• opc.three (11/24/2012)


    Jeff Moden (11/22/2012)


    dave-L (11/22/2012)


    Hi Jeff. That's my whole question really. Is there a good way to fix this and is it worth trying to fix.

    True using a UDF to generate the UUIDs will have more over head than native NEWID(), but my thought was I would save so much time on the scores of thousands of key lookups that occur because my CI is on a useless identity that this would be worth it.

    Dave

    I'm still confused about it all. I thought you said that the GUID from the GUI was absolutely required and has been used in thousands of places throughout the code. The only way that you'd get rid of the Key Lookups is to do one of two things. Either put the CI on the GUID with a decent FILL FACTOR to prevent rampant page splits during inserts or build a covering index with the GUID as the leading column. All of this other work will do nothing to get rid of the Key Lookups.

    I think where things are going is that if the GUID is made to be sequential then the CI can be again redefined using the GUID resulting in the key lookups going away and fragmentation due to mid-page page splits also going away meaning the FILLFACTOR does not need to be modified solely to ease things up for a non-sequential GUID.

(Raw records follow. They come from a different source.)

**src/rtl/grid_readout.sv**
```systemverilog
// Streams a snapshot of the grid state out as word_size words, LSW first, over valid/ready.
// Define GRID_READOUT_CHECKSUM_EN to append an XOR checksum word to every frame.
module grid_readout #(
  parameter int unsigned data_size = 64,
  parameter int unsigned word_size = 8
) (
  input  logic                 CLK,
  input  logic                 RESET,
  input  logic [data_size-1:0] GRID_STATE,
  input  logic                 START,
  input  logic                 OUT_READY,
  output logic [word_size-1:0] OUT_WORD,
  output logic                 OUT_VALID,
  output logic                 OUT_LAST,
  output logic                 BUSY,
  output logic                 DONE
);

  localparam int unsigned NumWords = data_size / word_size;
  localparam int unsigned CntW     = $clog2(NumWords);
  localparam logic [CntW-1:0] LastIdx = CntW'(NumWords - 1);

`ifdef GRID_READOUT_CHECKSUM_EN
  typedef enum logic [1:0] {StIdle, StSend, StCheck} state_e;
`else
  typedef enum logic [1:0] {StIdle, StSend} state_e;
`endif

  state_e                 state_q;
  logic [data_size-1:0]   snap_q;
  logic [CntW-1:0]        cnt_q;
  logic [CntW-1:0]        cnt_nxt;
  logic [word_size-1:0]   word_nxt;
  logic [word_size-1:0]   out_word_q;
  logic                   out_valid_q;
  logic                   out_last_q;
  logic                   done_q;

  // Word that follows the one currently presented.
  always_comb begin
    cnt_nxt  = cnt_q + 1'b1;
    word_nxt = '0;
    for (int i = 0; i < NumWords; i++) begin
      if (cnt_nxt == CntW'(i)) word_nxt = snap_q[i*word_size +: word_size];
    end
  end

`ifdef GRID_READOUT_CHECKSUM_EN
  logic [word_size-1:0] csum;

  always_comb begin
    csum = '0;
    for (int i = 0; i < NumWords; i++) csum = csum ^ snap_q[i*word_size +: word_size];
  end
`endif

  always_ff @(posedge CLK or negedge RESET) begin
    if (!RESET) begin
      state_q     <= StIdle;
      snap_q      <= '0;
      cnt_q       <= '0;
      out_word_q  <= '0;
      out_valid_q <= 1'b0;
      out_last_q  <= 1'b0;
      done_q      <= 1'b0;
    end else begin
      done_q <= 1'b0;
      unique case (state_q)
        StIdle: begin
          if (START) begin
            snap_q      <= GRID_STATE;
            cnt_q       <= '0;
            state_q     <= StSend;
            out_word_q  <= GRID_STATE[word_size-1:0];
            out_valid_q <= 1'b1;
            out_last_q  <= 1'b0;
          end
        end
        StSend: begin
          if (OUT_READY) begin
            if (cnt_q == LastIdx) begin
              cnt_q <= '0;
`ifdef GRID_READOUT_CHECKSUM_EN
              state_q    <= StCheck;
              out_word_q <= csum;
              out_last_q <= 1'b1;
`else
              state_q     <= StIdle;
              out_word_q  <= '0;
              out_valid_q <= 1'b0;
              out_last_q  <= 1'b0;
              done_q      <= 1'b1;
`endif
            end else begin
              cnt_q      <= cnt_nxt;
              out_word_q <= word_nxt;
`ifdef GRID_READOUT_CHECKSUM_EN
              out_last_q <= 1'b0;
`else
              out_last_q <= (cnt_nxt == LastIdx);
`endif
            end
          end
        end
`ifdef GRID_READOUT_CHECKSUM_EN
        StCheck: begin
          if (OUT_READY) begin
            state_q     <= StIdle;
            out_word_q  <= '0;
            out_valid_q <= 1'b0;
            out_last_q  <= 1'b0;
            done_q      <= 1'b1;
          end
        end
`endif
        default: state_q <= StIdle;
      endcase
    end
  end

  assign OUT_WORD  = out_word_q;
  assign OUT_VALID = out_valid_q;
  assign OUT_LAST  = out_last_q;
  assign BUSY      = (state_q != StIdle);
  assign DONE      = done_q;

endmodule

```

    I think that using sequetial GUIDs would be a very bad idea for this because of what I said in my previous post above. Restarting Windows can cause the sequence to restart at a lower value than the previous sequence which would cause new rows to be inserted into the logical "middle" ("begining" on the first restart) of the table if the CI were on that column. Since they would again be sequential, page splits would be rampant right after the restart. I don't believe they'd settle down much after that, either. I would be an interesting test over time.

    --Jeff Moden


    RBAR is pronounced "ree-bar" and is a "Modenism" for Row-By-Agonizing-Row.
    First step towards the paradigm shift of writing Set Based code:
    ________Stop thinking about what you want to do to a ROW... think, instead, of what you want to do to a COLUMN.

    Change is inevitable... Change for the better is not.